- Gluten-free
- High-protein
- Lower-carbohydrate
Ingredients
Serves: 4
- 400g chicken breast, raw or cooked leftovers
- 2 heads romaine, sliced
- 3 stalks celery, diced
- 1 small cucumber, diced
- 50g walnuts, roughly chopped
- 150g red grapes, sliced lengthways
- 1 apple, diced
- 4 tbsp mayonnaise
- 4 tbsp plain natural or Greek yoghurt
- 1.5 tbsp lemon juice
- 1.5 tsp mustard
Method
Step 1
If your chicken is uncooked, pan fry the chicken breasts in a frying pan over medium heat with a tbsp of extra virgin olive oil. Season with salt and pepper to taste. Cook until the chicken breasts are cooked through and are no longer pink, around 10-15mins.
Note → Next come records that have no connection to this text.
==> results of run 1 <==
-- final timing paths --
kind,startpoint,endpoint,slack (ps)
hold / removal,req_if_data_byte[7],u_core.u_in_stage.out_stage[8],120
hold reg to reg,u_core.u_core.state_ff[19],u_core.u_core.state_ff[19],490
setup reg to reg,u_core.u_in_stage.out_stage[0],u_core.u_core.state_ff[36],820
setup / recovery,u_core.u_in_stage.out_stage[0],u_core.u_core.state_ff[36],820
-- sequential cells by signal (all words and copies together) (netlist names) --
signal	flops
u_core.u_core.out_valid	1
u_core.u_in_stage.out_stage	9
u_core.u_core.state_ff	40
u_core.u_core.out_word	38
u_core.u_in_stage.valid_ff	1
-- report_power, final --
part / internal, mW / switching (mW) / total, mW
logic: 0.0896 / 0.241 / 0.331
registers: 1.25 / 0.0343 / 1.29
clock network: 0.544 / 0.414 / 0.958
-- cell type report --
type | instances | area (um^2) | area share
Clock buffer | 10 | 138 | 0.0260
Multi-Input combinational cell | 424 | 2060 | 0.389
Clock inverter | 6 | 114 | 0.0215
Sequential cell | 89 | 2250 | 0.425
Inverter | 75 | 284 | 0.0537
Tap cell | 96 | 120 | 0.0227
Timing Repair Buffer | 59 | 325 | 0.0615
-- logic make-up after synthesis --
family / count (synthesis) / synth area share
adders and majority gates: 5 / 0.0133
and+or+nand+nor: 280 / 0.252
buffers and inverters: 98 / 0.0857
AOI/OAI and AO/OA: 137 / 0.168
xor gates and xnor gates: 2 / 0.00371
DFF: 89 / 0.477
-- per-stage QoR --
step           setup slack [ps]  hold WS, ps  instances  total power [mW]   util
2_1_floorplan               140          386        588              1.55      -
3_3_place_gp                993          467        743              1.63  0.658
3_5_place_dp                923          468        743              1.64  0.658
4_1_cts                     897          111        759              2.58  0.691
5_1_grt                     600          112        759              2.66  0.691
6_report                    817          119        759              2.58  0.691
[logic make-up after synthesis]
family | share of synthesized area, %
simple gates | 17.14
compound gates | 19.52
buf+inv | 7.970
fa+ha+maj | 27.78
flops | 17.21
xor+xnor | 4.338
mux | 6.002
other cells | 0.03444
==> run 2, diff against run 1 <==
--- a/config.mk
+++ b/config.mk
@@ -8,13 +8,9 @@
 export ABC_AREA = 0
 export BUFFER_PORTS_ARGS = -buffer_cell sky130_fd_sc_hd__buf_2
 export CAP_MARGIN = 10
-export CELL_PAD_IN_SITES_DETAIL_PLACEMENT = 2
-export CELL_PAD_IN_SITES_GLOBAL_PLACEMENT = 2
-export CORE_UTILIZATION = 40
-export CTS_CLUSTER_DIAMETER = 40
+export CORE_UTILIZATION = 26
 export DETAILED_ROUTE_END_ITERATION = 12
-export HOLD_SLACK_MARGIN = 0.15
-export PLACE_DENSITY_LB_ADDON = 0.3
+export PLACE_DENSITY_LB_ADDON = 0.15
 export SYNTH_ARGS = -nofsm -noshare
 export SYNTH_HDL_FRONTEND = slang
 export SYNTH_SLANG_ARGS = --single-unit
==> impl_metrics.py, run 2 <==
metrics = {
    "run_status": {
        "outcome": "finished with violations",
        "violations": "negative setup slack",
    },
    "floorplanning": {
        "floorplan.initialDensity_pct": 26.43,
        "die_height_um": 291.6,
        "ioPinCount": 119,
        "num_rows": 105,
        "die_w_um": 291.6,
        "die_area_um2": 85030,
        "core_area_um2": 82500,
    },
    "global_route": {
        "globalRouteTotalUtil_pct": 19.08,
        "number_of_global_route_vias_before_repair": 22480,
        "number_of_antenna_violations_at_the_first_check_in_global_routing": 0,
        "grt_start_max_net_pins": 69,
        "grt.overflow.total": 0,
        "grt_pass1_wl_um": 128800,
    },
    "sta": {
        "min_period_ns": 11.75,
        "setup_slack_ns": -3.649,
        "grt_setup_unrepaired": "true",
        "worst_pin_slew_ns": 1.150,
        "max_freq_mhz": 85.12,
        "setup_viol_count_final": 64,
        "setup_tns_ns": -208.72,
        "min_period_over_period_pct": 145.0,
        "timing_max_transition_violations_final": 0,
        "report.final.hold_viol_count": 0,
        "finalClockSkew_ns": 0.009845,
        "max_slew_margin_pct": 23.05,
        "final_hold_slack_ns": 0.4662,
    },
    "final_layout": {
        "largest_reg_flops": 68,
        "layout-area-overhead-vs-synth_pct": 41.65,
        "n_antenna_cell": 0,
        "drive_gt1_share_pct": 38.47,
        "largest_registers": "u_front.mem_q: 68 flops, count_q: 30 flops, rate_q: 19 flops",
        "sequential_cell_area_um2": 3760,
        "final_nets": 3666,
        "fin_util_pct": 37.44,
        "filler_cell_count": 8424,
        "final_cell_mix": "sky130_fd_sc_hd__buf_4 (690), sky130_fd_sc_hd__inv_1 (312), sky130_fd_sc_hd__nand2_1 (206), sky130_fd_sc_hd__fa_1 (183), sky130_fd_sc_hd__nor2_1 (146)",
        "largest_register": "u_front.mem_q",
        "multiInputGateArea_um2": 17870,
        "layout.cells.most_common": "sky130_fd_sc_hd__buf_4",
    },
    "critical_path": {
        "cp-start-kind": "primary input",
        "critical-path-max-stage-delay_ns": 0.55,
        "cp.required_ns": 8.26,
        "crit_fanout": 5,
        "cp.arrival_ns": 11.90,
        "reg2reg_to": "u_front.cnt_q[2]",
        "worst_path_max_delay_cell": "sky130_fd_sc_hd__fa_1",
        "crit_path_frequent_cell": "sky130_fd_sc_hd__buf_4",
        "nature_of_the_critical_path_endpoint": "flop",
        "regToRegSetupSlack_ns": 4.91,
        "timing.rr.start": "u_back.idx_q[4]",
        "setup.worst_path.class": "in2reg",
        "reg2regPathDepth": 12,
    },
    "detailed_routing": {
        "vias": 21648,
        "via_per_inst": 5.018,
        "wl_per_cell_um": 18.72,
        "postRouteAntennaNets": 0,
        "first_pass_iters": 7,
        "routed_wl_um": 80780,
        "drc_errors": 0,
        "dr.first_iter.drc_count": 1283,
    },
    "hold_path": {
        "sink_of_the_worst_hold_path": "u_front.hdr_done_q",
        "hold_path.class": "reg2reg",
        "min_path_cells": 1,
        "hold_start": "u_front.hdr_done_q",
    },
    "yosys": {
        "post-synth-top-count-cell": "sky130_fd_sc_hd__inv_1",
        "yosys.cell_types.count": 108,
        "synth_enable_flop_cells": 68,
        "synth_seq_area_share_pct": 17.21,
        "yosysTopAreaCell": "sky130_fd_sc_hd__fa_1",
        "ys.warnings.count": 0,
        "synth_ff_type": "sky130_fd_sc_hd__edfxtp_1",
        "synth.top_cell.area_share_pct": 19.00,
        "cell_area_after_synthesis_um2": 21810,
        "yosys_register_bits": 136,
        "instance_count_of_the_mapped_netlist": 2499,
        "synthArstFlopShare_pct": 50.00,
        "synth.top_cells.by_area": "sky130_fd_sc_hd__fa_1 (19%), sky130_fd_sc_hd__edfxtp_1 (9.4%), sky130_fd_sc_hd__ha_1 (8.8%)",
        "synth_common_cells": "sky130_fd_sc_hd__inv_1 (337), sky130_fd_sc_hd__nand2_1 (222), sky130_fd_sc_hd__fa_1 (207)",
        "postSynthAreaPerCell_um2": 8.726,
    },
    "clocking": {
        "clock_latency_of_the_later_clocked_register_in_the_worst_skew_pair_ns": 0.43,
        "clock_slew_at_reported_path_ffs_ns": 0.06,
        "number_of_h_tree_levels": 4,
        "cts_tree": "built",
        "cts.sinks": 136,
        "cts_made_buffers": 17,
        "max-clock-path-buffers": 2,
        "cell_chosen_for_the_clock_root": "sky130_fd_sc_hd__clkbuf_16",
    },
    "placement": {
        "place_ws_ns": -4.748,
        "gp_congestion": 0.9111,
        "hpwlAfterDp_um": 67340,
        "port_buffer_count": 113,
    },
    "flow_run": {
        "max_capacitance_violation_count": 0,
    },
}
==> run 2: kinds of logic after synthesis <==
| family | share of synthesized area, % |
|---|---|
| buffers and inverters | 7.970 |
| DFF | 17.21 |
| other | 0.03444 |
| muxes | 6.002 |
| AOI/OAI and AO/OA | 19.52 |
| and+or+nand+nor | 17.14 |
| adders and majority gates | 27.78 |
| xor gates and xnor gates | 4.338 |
--- src/sv/azc_pkg.sv ---
// Shared types, constants and register codes for the autofocus and zoom controller.
package azc_pkg;

    // Input request carried by one video frame.
    typedef struct packed {
        logic        target_detected;
        logic [15:0] sharpness;
        logic [9:0]  target_size;
    } azc_in_t;

    // Result produced for each frame.
    typedef struct packed {
        logic [9:0] focus_position;
        logic       focus_sent;
        logic [7:0] zoom_position;
        logic       zoom_sent;
        logic       zoom_changed;
        logic       in_scan;
    } azc_out_t;

    // Configuration register indexes.
    typedef enum logic [2:0] {
        CFG_FOCUS_LOW      = 3'd0,
        CFG_FOCUS_HIGH     = 3'd1,
        CFG_CLIMB_STEP     = 3'd2,
        CFG_SCAN_STEP      = 3'd3,
        CFG_SIZE_UPPER     = 3'd4,
        CFG_SIZE_LOWER     = 3'd5,
        CFG_ZOOM_TOP       = 3'd6,
        CFG_ZOOM_INCREMENT = 3'd7
    } cfg_index_t;

    // Configuration reset values.
    localparam logic [9:0] FOCUS_LOW_RESET      = 10'd650;
    localparam logic [9:0] FOCUS_HIGH_RESET     = 10'd800;
    localparam logic [5:0] CLIMB_STEP_RESET     = 6'd3;
    localparam logic [5:0] SCAN_STEP_RESET      = 6'd10;
    localparam logic [9:0] SIZE_UPPER_RESET     = 10'd30;
    localparam logic [9:0] SIZE_LOWER_RESET     = 10'd25;
    localparam logic [7:0] ZOOM_TOP_RESET       = 8'd171;
    localparam logic [4:0] ZOOM_INCREMENT_RESET = 5'd3;

    // Frame counter runs from 0 to FRAME_LAST and wraps.
    localparam logic [4:0] FRAME_LAST = 5'd23;
    // Zoom is adjusted when the counter modulo 8 hits this phase.
    localparam logic [2:0] ZOOM_PHASE = 3'd6;

    // Miss counter thresholds and saturation.
    localparam logic [5:0] MISS_RESCAN = 6'd15;
    localparam logic [5:0] MISS_LOST   = 6'd32;
    localparam logic [5:0] MISS_MAX    = 6'd63;

    // Filtered size after reset: 100.0 in Q10.8.
    localparam logic [17:0] SIZE_RESET = 18'd25600;
    localparam logic [9:0]  FOCUS_MAX  = 10'd1023;

    // Reciprocal of 5 scaled by 2^24, rounded up; exact for dividends below 2^22.
    localparam logic [21:0] DIV5_RECIP = 22'd3355444;
    localparam int          DIV5_SHIFT = 24;

    // Counter values that are multiples of the short (3) and long (6) periods.
    localparam logic [31:0] PHASE3_MASK = 32'h0024_9249;
    localparam logic [31:0] PHASE6_MASK = 32'h0004_1041;

endpackage

--- src/sv/autofocus_zoom_controller_unit.sv ---
// Each accepted request passes through the input register and then the result register.
// Throughput: one request per cycle while out_stall is low; the frame update is a single
// registered pass (one 21x22 reciprocal multiply for the size filter plus compares and adds).
// Reset (rst_n low, asynchronous) clears both pipeline stages, loads the default
// configuration and puts the controller in coarse scan mode with zoom at 171.
module autofocus_zoom_controller_unit (
    input  logic                   clk,
    input  logic                   rst_n,
    input  logic                   in_valid,
    output logic                   in_stall,
    input  azc_pkg::azc_in_t       in_data,
    output logic                   out_valid,
    input  logic                   out_stall,
    output azc_pkg::azc_out_t      out_data,
    input  logic                   cfg_write,
    input  azc_pkg::cfg_index_t    cfg_index,
    input  logic [9:0]             cfg_data
);
    import azc_pkg::*;

    // Configuration registers.
    logic [9:0] focus_low_reg, focus_high_reg, size_upper_reg, size_lower_reg;
    logic [5:0] climb_step_reg, scan_step_reg;
    logic [7:0] zoom_top_reg;
    logic [4:0] zoom_increment_reg;

    // Pipeline registers.
    logic     s1_valid_reg;
    azc_in_t  s1_data_reg;
    logic     out_valid_reg;
    azc_out_t out_data_reg, out_data_next;
    logic     advance;

    // Controller state.
    logic [4:0]  frame_count_reg, frame_count_next;
    logic        long_period_reg, long_period_next;
    logic        seen_now_reg;
    logic        scanning_reg, scanning_next;
    logic        scan_start_reg, scan_start_next;
    logic        toward_far_reg, toward_far_next;
    logic        found_in_scan_reg, found_in_scan_next;
    logic [9:0]  best_focus_reg, best_focus_next;
    logic [15:0] best_sharpness_reg, best_sharpness_next;
    logic [15:0] sharp_now_reg, sharp_prev_next;
    logic [16:0] sum_prev_reg, sum_prev_next;
    logic [17:0] size_filtered_reg, size_filtered_next;
    logic [5:0]  miss_count_reg, miss_count_next;
    logic [9:0]  focus_reg, focus_next;
    logic [7:0]  zoom_reg, zoom_next;

    // Size filter: floor((4*filtered + size*256)/5) by reciprocal multiply.
    logic [20:0] size_sum;
    logic [42:0] size_prod;

    assign size_sum  = {1'b0, size_filtered_reg, 2'b00} + {3'b000, s1_data_reg.target_size, 8'h00};
    assign size_prod = {22'd0, size_sum} * {21'd0, DIV5_RECIP};
    assign size_filtered_next = size_prod[DIV5_SHIFT +: 18];

    // Handshake: stage 1 moves on whenever the result register is free or being taken.
    assign advance   = !out_valid_reg || !out_stall;
    assign in_stall  = s1_valid_reg && !advance;
    assign out_valid = out_valid_reg;
    assign out_data  = out_data_reg;

    // Frame update.
    always_comb
    begin
        logic        det;
        logic        phase_zero;
        logic        focus_out;
        logic        zoom_out;
        logic [8:0]  zoom_up;
        logic [10:0] scan_next;
        logic [16:0] sum;
        logic signed [11:0] climb_f;

        det = s1_data_reg.target_detected;

        frame_count_next    = (frame_count_reg == FRAME_LAST) ? 5'd0 : frame_count_reg + 5'd1;
        long_period_next    = long_period_reg;
        scanning_next       = scanning_reg;
        scan_start_next     = scan_start_reg;
        toward_far_next     = toward_far_reg;
        found_in_scan_next  = found_in_scan_reg;
        best_focus_next     = best_focus_reg;
        best_sharpness_next = best_sharpness_reg;
        sum_prev_next       = sum_prev_reg;
        focus_next          = focus_reg;
        zoom_next           = zoom_reg;
        focus_out           = 1'b0;
        zoom_out            = 1'b0;
        zoom_up             = 9'd0;
        scan_next           = 11'd0;
        sum                 = 17'd0;
        climb_f             = 12'sd0;

        // The previous frame's sharpness counts only if the target was seen then.
        sharp_prev_next = (!seen_now_reg && det) ? 16'd0 : sharp_now_reg;

        if (det)
        begin
            miss_count_next = 6'd0;
        end
        else
        begin
            miss_count_next = (miss_count_reg < MISS_MAX) ? miss_count_reg + 6'd1 : MISS_MAX;
        end

        // A long miss while climbing restarts the scan.
        if (miss_count_next > MISS_RESCAN && !scanning_reg)
        begin
            scanning_next    = 1'b1;
            frame_count_next = 5'd0;
        end

        // Zoom: jump to the top when lost, else step at the zoom phase.
        if (!det)
        begin
            if (miss_count_next > MISS_LOST)
            begin
                zoom_next        = zoom_top_reg;
                zoom_out         = 1'b1;
                frame_count_next = 5'd0;
                miss_count_next  = 6'd0;
            end
        end
        else if (frame_count_next[2:0] == ZOOM_PHASE)
        begin
            if (size_filtered_next > {size_upper_reg, 8'h00})
            begin
                zoom_up   = {1'b0, zoom_reg} + {4'd0, zoom_increment_reg};
                zoom_next = (zoom_up < {1'b0, zoom_top_reg}) ? zoom_up[7:0] : zoom_top_reg;
                zoom_out  = 1'b1;
            end
            else if (size_filtered_next < {size_lower_reg, 8'h00})
            begin
                zoom_next = (zoom_reg > {3'd0, zoom_increment_reg})
                          ? zoom_reg - {3'd0, zoom_increment_reg} : 8'd0;
                zoom_out  = 1'b1;
            end
        end

        phase_zero = long_period_reg ? PHASE6_MASK[frame_count_next]
                                     : PHASE3_MASK[frame_count_next];

        // Focus: coarse scan, or hill climbing while the target is seen.
        if (scanning_next)
        begin
            if (scan_start_reg)
            begin
                if (phase_zero)
                begin
                    found_in_scan_next  = 1'b0;
                    best_sharpness_next = 16'd0;
                    long_period_next    = 1'b1;
                    focus_next          = focus_low_reg;
                    focus_out           = 1'b1;
                    scan_start_next     = 1'b0;
                end
            end
            else if (phase_zero)
            begin
                long_period_next = 1'b0;
                if (det && s1_data_reg.sharpness > best_sharpness_reg)
                begin
                    best_sharpness_next = s1_data_reg.sharpness;
                    best_focus_next     = focus_reg;
                    found_in_scan_next  = 1'b1;
                end
                scan_next = {1'b0, focus_reg} + {5'd0, scan_step_reg};
                if (scan_next > {1'b0, focus_high_reg})
                begin
                    if (found_in_scan_next)
                    begin
                        scan_next       = {1'b0, best_focus_next};
                        scanning_next   = 1'b0;
                        toward_far_next = 1'b1;
                    end
                    scan_start_next  = 1'b1;
                    frame_count_next = 5'd0;
                end
                focus_next = scan_next[10] ? FOCUS_MAX : scan_next[9:0];
                focus_out  = 1'b1;
            end
        end
        else if (det)
        begin
            if (phase_zero && seen_now_reg)
            begin
                sum = {1'b0, s1_data_reg.sharpness} + {1'b0, sharp_prev_next};
                if (sum < sum_prev_reg)
                begin
                    toward_far_next = !toward_far_reg;
                end
                if (toward_far_next)
                begin
                    climb_f = $signed({2'b00, focus_reg}) + $signed({6'd0, climb_step_reg});
                end
                else
                begin
                    climb_f = $signed({2'b00, focus_reg}) - $signed({6'd0, climb_step_reg});
                end
                if (climb_f > $signed({2'b00, focus_high_reg}))
                begin
                    climb_f = $signed({2'b00, focus_high_reg});
                end
                if (climb_f < $signed({2'b00, focus_low_reg}))
                begin
                    climb_f = $signed({2'b00, focus_low_reg});
                end
                focus_next    = climb_f[9:0];
                sum_prev_next = sum;
                focus_out     = 1'b1;
            end
        end

        out_data_next.focus_position = focus_next;
        out_data_next.focus_sent     = focus_out;
        out_data_next.zoom_position  = zoom_next;
        out_data_next.zoom_sent      = zoom_out;
        out_data_next.zoom_changed   = (zoom_next != zoom_reg);
        out_data_next.in_scan        = scanning_next;
    end

    // Configuration writes.
    always_ff @(posedge clk or negedge rst_n)
    begin
        if (!rst_n)
        begin
            focus_low_reg      <= FOCUS_LOW_RESET;
            focus_high_reg     <= FOCUS_HIGH_RESET;
            climb_step_reg     <= CLIMB_STEP_RESET;
            scan_step_reg      <= SCAN_STEP_RESET;
            size_upper_reg     <= SIZE_UPPER_RESET;
            size_lower_reg     <= SIZE_LOWER_RESET;
            zoom_top_reg       <= ZOOM_TOP_RESET;
            zoom_increment_reg <= ZOOM_INCREMENT_RESET;
        end
        else if (cfg_write)
        begin
            unique case (cfg_index)
                CFG_FOCUS_LOW:      focus_low_reg      <= cfg_data;
                CFG_FOCUS_HIGH:     focus_high_reg     <= cfg_data;
                CFG_CLIMB_STEP:     climb_step_reg     <= cfg_data[5:0];
                CFG_SCAN_STEP:      scan_step_reg      <= cfg_data[5:0];
                CFG_SIZE_UPPER:     size_upper_reg     <= cfg_data;
                CFG_SIZE_LOWER:     size_lower_reg     <= cfg_data;
                CFG_ZOOM_TOP:       zoom_top_reg       <= cfg_data[7:0];
                CFG_ZOOM_INCREMENT: zoom_increment_reg <= cfg_data[4:0];
            endcase
        end
    end

    // Input stage and result register valid flags.
    always_ff @(posedge clk or negedge rst_n)
    begin
        if (!rst_n)
        begin
            s1_valid_reg  <= 1'b0;
            out_valid_reg <= 1'b0;
        end
        else
        begin
            if (advance)
            begin
                out_valid_reg <= s1_valid_reg;
            end
            if (!in_stall)
            begin
                s1_valid_reg <= in_valid;
            end
        end
    end

    // Payload registers.
    always_ff @(posedge clk)
    begin
        if (in_valid && !in_stall)
        begin
            s1_data_reg <= in_data;
        end
        if (s1_valid_reg && advance)
        begin
            out_data_reg <= out_data_next;
        end
    end

    // Controller state, updated once per frame as it moves into the result register.
    always_ff @(posedge clk or negedge rst_n)
    begin
        if (!rst_n)
        begin
            frame_count_reg    <= 5'd0;
            long_period_reg    <= 1'b0;
            seen_now_reg       <= 1'b0;
            scanning_reg       <= 1'b1;
            scan_start_reg     <= 1'b1;
            toward_far_reg     <= 1'b1;
            found_in_scan_reg  <= 1'b0;
            best_focus_reg     <= 10'd0;
            best_sharpness_reg <= 16'd0;
            sharp_now_reg      <= 16'd0;
            sum_prev_reg       <= 17'd0;
            size_filtered_reg  <= SIZE_RESET;
            miss_count_reg     <= 6'd0;
            focus_reg          <= 10'd0;
            zoom_reg           <= ZOOM_TOP_RESET;
        end
        else if (s1_valid_reg && advance)
        begin
            frame_count_reg    <= frame_count_next;
            long_period_reg    <= long_period_next;
            seen_now_reg       <= s1_data_reg.target_detected;
            scanning_reg       <= scanning_next;
            scan_start_reg     <= scan_start_next;
            toward_far_reg     <= toward_far_next;
            found_in_scan_reg  <= found_in_scan_next;
            best_focus_reg     <= best_focus_next;
            best_sharpness_reg <= best_sharpness_next;
            sharp_now_reg      <= s1_data_reg.sharpness;
            sum_prev_reg       <= sum_prev_next;
            size_filtered_reg  <= size_filtered_next;
            miss_count_reg     <= miss_count_next;
            focus_reg          <= focus_next;
            zoom_reg           <= zoom_next;
        end
    end

endmodule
Set aside and allow to cool.
Step 2
Once cool, shred the cooked chicken with two forks.
Step 3
Add the chicken to a large bowl with the romaine, celery, cucumber, walnuts, grapes, and apple.
Step 4
Mix together the mayonnaise, greek yoghurt, lemon juice, and mustard in a small bowl.
Step 5
Season the dressing to taste with salt and pepper and mix again.
Step 6
Add the dressing to the salad mix and toss well, until evenly coated and serve.